Sad, I know. I had dreams of getting some serious blogging done while I was on vacation, but they all vanished in a haze of roadside attractions and chile rellenos. Instead, you get these tidbits:
- Steve Yegge says “the worst thing that can happen to a code base is size.” I don’t know why he had so much trouble with Eclipse — I’m looking at… find, find, wc, awk… just under 7000 classes and a million lines of code and it seems to work fine for me — but he’s got a point. At my last job, with about half that much code, we were able, just barely, to take our organically grown mess and decompose it into sensible layers and functional units, when a new choice of tools (WebLogic Workshop) forced us to, and it took half a dozen developers a month. If we tried it here, I wouldn’t be too suprised to see it take four.
- In the wake of the Javapolis closure discussions (notes forthcoming — no, really), Bruce Eckel thinks that “Once you bind yourself to backwards compatibility with anything, you must be prepared for your language to be corrupted as you add features. If Java is unwilling to break backwards compatibility, then it is inevitable that it will acquire both unproductive complexity and incomplete implementation of new features.” True dat.
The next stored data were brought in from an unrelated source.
`design/flow/config.mk`:
```
export PLATFORM = sky130hd
export DESIGN_NAME = alu
export DESIGN_NICKNAME = alu
export VERILOG_FILES = /design/flow/design.v
export SDC_FILE = /design/flow/constraint.sdc
export NUM_CORES = 4
export LEC_CHECK = 1
export CORE_UTILIZATION = 40
```
`design/flow/constraint.sdc`:
```
current_design alu

set clk_period 16.4
set clk_io_pct 0.2

create_clock -name clk0 -period $clk_period

set non_clock_inputs [all_inputs -no_clocks]
set_input_delay [expr $clk_period * $clk_io_pct] -clock clk0 $non_clock_inputs
set_output_delay [expr $clk_period * $clk_io_pct] -clock clk0 [all_outputs]
```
But up against it, well — did I mention a million lines of code? It seems like there’s an unsolved problem somewhere in there, about the evolution of large systems. (And no, Ben, switching to a job where everything is a small one-off consulting project isn’t always the answer. 🙂 )
- Martin Fowler finds that clients (as in, customers) can’t be trusted to keep the test bar green. Maybe ThoughtWorks ought to write it into their contracts that they’ll charge for the time it takes to get the bar green again before making any enhancements.
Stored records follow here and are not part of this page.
## flow/config.mk

```make
export PLATFORM = sky130hd
export DESIGN_NAME = FlashingLED
export DESIGN_NICKNAME = FlashingLED
export VERILOG_FILES = /design/flow/design.v
export SDC_FILE = /design/flow/constraint.sdc
export NUM_CORES = 4
export LEC_CHECK = 1
export CORE_AREA = 10 10 94 94
export DIE_AREA = 0 0 104 104
```

## flow/constraint.sdc

```tcl
current_design FlashingLED

set clk_period 3.7
set clk_io_pct 0.2

create_clock -name clk0 -period $clk_period [get_ports {clk}]

set non_clock_inputs [all_inputs -no_clocks]
set_input_delay [expr $clk_period * $clk_io_pct] -clock clk0 $non_clock_inputs
set_output_delay [expr $clk_period * $clk_io_pct] -clock clk0 [all_outputs]
```

## flow/design.v

```verilog
`timescale 1ns / 1ps
module FlashingLED(
    input clk,
    input rst,
    output led_out
    );
	 reg LED_State, LED_State_next;
	 reg [25:0] cnt, cnt_next;
always@ (posedge clk, posedge rst)
	if (rst)
		begin
			LED_State <= 0;
			cnt <= 26'b0;
		end
	else
		begin
			LED_State <= LED_State_next;
			cnt <= cnt_next;
		end
always@ (cnt)
	if (cnt >= 26'd2500000)
		begin
			cnt_next = 0;
			LED_State_next = ~LED_State;
		end
	else
		begin
			cnt_next = cnt + 1;
			LED_State_next = LED_State;
		end
assign led_out = LED_State;
endmodule
```

## flow/run.sh

```bash
#!/bin/bash
# OpenROAD 26Q1-2900-gdf79404cd8, Yosys 0.63+post, stock flow scripts
make -C /OpenROAD-flow-scripts/flow DESIGN_CONFIG=/design/flow/config.mk WORK_HOME=/design/flow/orfs finish
```

==> flow_metrics.py <==
# Metrics from the implementation run
metrics = {
    "run_status": {
        "status": "complete, no violations",
    },
    "final_timing": {
        "min_period_over_period_pct": 54.4,
        "maxSlewViolCount": 0,
        "clock_skew_ns": 0.00251,
        "finalHoldViolCount": 0,
        "period_needed_ns": 2.01,
        "setup_viol": 0,
        "rsz0062_at_grt": "no",
        "timing.slew.headroom_pct": 41.8,
        "worst_slew_pin_slew_ns": 0.873,
        "setup_tns_ns": 0,
        "fmax_mhz": 497,
    },
    "critical_path": {
        "max_stage_delay_ns": 0.56,
        "required_ns": 3.88,
        "cp-start-kind": "flip-flop",
        "crit_family": "simple AND/OR/NAND/NOR gates",
        "worstSetupEndpointType": "flip-flop",
        "crit_fanout": 7,
        "critical_path_class": "flip-flop to flip-flop",
        "setup.worst_path.start": "cnt[0]$_DFF_PP0_",
        "r2r_start": "cnt[0]$_DFF_PP0_",
        "slowest_stage": "or4_1",
        "cp.arrival_ns": 2.19,
        "crit_chain": "ha_1 -> nand3_1 -> or4_1 -> or3_1 -> a211oi_1",
        "path_buffers": 0,
    },
    "synth": {
        "avgSynthCellArea_um2": 9.83,
        "ys_cells": 136,
        "ys_seq_share_pct": 50.5,
        "top_area_cell": "dfrtp_1",
        "syn_area_um2": 1340,
        "yosys_warnings": 1,
        "yosys-stat-area_um2": 1340,
        "synthArstFlopShare_pct": 100,
        "ys_ff": 27,
        "netlist-cell-type-count": 32,
        "top_area_share_pct": 50.5,
        "synthCells": 136,
        "flop_cell": "dfrtp_1",
        "edf_count": 0,
        "top_cells_by_area": "dfrtp_1, xnor2_1, nor3_1, a211oi_1, or3_1",
    },
    "power": {
        "p_int_mw": 0.388,
        "p_comb_share_pct": 4.5,
        "vdd_drop_max_v": 0.000272,
        "power_leakage_nw": 0.536,
        "p_sw_share_pct": 21.4,
        "power_frac_seq_pct": 62.1,
        "p_per_area_nw_per_um2": 323,
        "p_clk_share_pct": 33.4,
        "netSwitchingPower_mw": 0.105,
    },
    "floorplan": {
        "fp-utilization_pct": 19.6,
        "core-area_um2": 6830,
        "fp.dieH_um": 104,
        "num_io_pins": 3,
        "rows": 30,
        "chipWidth_um": 104,
        "chip_area_um2": 10800,
    },
    "cts": {
        "cts_buffer_depth": 2,
        "tritoncts": "yes",
        "path_clk_slew_ns": 0.09,
        "cts_root_buf": "clkbuf_8",
        "numCtsBuffers": 3,
        "clock_latency_ns": 0.27,
        "postCtsSetupBuffers": 0,
        "cts_resized": 0,
        "hold_buffers": 0,
        "cts.sinks": 27,
        "htreeDepth": 1,
    },
    "detailed_routing": {
        "antenna-diode-count": 0,
        "vias": 989,
        "antenna_left": 0,
        "wl_per_cell_um": 10.4,
        "drc": 0,
        "dr.pass1.iters": 4,
        "drtIter0Drc": 78,
        "viasPerCell": 4.17,
        "drt_wl_total_um": 2470,
    },
    "job": {
        "tool_warnings": 27,
        "maxCapViolCount": 0,
    },
    "global_routing": {
        "grt_first_pass_wirelength_um": 4430,
        "antenna_found_initial": 0,
        "first_global_vias": 949,
        "grt_max_degree": 28,
        "grt_remaining_overflow": 0,
        "grt_usage_pct": 4.66,
    },
    "placement": {
        "gp_routability_congestion": 0.860,
        "port_buffers": 2,
        "dp_hpwl_um": 1620,
    },
    "min_path": {
        "hold_start": "cnt[0]$_DFF_PP0_",
        "min-delay-path-class": "flip-flop to flip-flop",
    },
    "cells_and_area": {
        "flop_area_um2": 676,
        "fillers": 752,
        "postLayoutCoreUtil_pct": 22.3,
        "final_common_cell": "dfrtp_1",
        "combGateArea_um2": 619,
        "drive_gt1_share_pct": 6.38,
        "mostFrequentLayoutCells": "dfrtp_1, nor3_1, xnor2_1, inv_1",
        "syn_to_final_growth_pct": 14.1,
    },
}
## per-stage QoR
stage | power [mW] | hold slack (ns) | area (um2) | cells | setup slack (ns)
3_3_place_gp | 0.335 | 0.495 | 1480 | 233 | 1.72
2_1_floorplan | 0.320 | 0.461 | 1350 | 139 | 1.82
3_5_place_dp | 0.335 | 0.503 | 1480 | 233 | 1.69
4_1_cts | 0.504 | 0.520 | 1530 | 237 | 1.66
6_report | 0.493 | 0.514 | 1530 | 237 | 1.69
5_1_grt | 0.520 | 0.554 | 1530 | 237 | 1.46
## registers in the layout, summed over array words and instances, names as in the netlist
signal and cells:
LED_State 1, cnt 26
## power by group through the flow
stage	Sequential, mW	Combinational [mW]	Clock (mW)
after CTS	0.306	0.0234	0.174
final	0.306	0.0220	0.165
after global routing	0.307	0.0259	0.188
## worst paths after layout
check / end / slack, ns / cells past startpoint
setup reg to reg: cnt[16]$_DFF_PP0_ / 1.69 / 5
hold / removal: cnt[0]$_DFF_PP0_ / 0.51 / 1
setup / recovery: cnt[16]$_DFF_PP0_ / 1.69 / 5
hold reg to reg: cnt[0]$_DFF_PP0_ / 0.51 / 1
min in group asynchronous: LED_State$_DFFE_PP0P_ / 0.82 / 3
max in group asynchronous: cnt[9]$_DFF_PP0_ / 2.63 / 3
## synthesized netlist by cell type (all sizes together), types with 2 or more instances
cell type  count
xnor2         11
dfrtp         27
clkbuf         5
nand4          3
or4            4
nor3          19
nand3          8
or3            6
nor2           4
a211oi         6
o21ai          6
nand2          7
a21oi          2
inv            8
xor2           2
nor4           4
ha             2
## layer usage
| layer | share of wire, % | routed length (um) | GRT usage [%] | up-vias |
|---|---|---|---|---|
| met5 | 0 | 0 | 0 | - |
| li1 | - | - | - | 497 |
| met1 | 52 | 1280 | 6.58 | 477 |
| met3 | 3.7 | 92 | 1.44 | 4 |
| met4 | 1.3 | 32 | 0.596 | 0 |
| met2 | 43 | 1060 | 7.03 | 11 |
## kinds of logic (layout without fill, tap and decap cells)
kind of cell | count (synthesis) | in the layout | share of synthesized area [%]
compound gates | 20 | 20 | 10.0
xor+xnor | 13 | 13 | 8.51
fa+ha+maj | 2 | 2 | 1.87
buf+inv | 14 | 16 | 4.02
flops | 27 | 27 | 50.5
other cells | 1 | 4 | 0.280
simple gates | 59 | 59 | 24.8
## final cells by class
class                           instances  area share (%)
Sequential cell                        27            44.3
Timing Repair Buffer                    4            2.30
Clock buffer                            3            2.70
Inverter                                8            1.97
Tap cell                               96            7.87
Multi-Input combinational cell         98            40.6
Clock inverter                          1           0.328
Power and IR drop assume default switching activity.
- Tim Bray has some thoughts on providing wireless at conferences. Javapolis was my first experience with a fully (rather flakily, especially when two thousand people would all simultaneously leave a session and start checking email, but) wifi-enabled conference, and overall I agree with Bray that it’s a big plus. This isn’t school; your audience doesn’t have to be here, and if you can’t keep them interested, you shouldn’t be speaking. Mostly I wish I’d screwed around more during the conference, not less — maybe I’d have discovered in time to ask James Ward about it that FlexBuilder (contra the Flex docs) doesn’t let you assign to a
const
field in the constructor.
When I have time and I’m sufficiently awake, I’ll post something interesting, like Ben’s experiment with closures in JavaScript.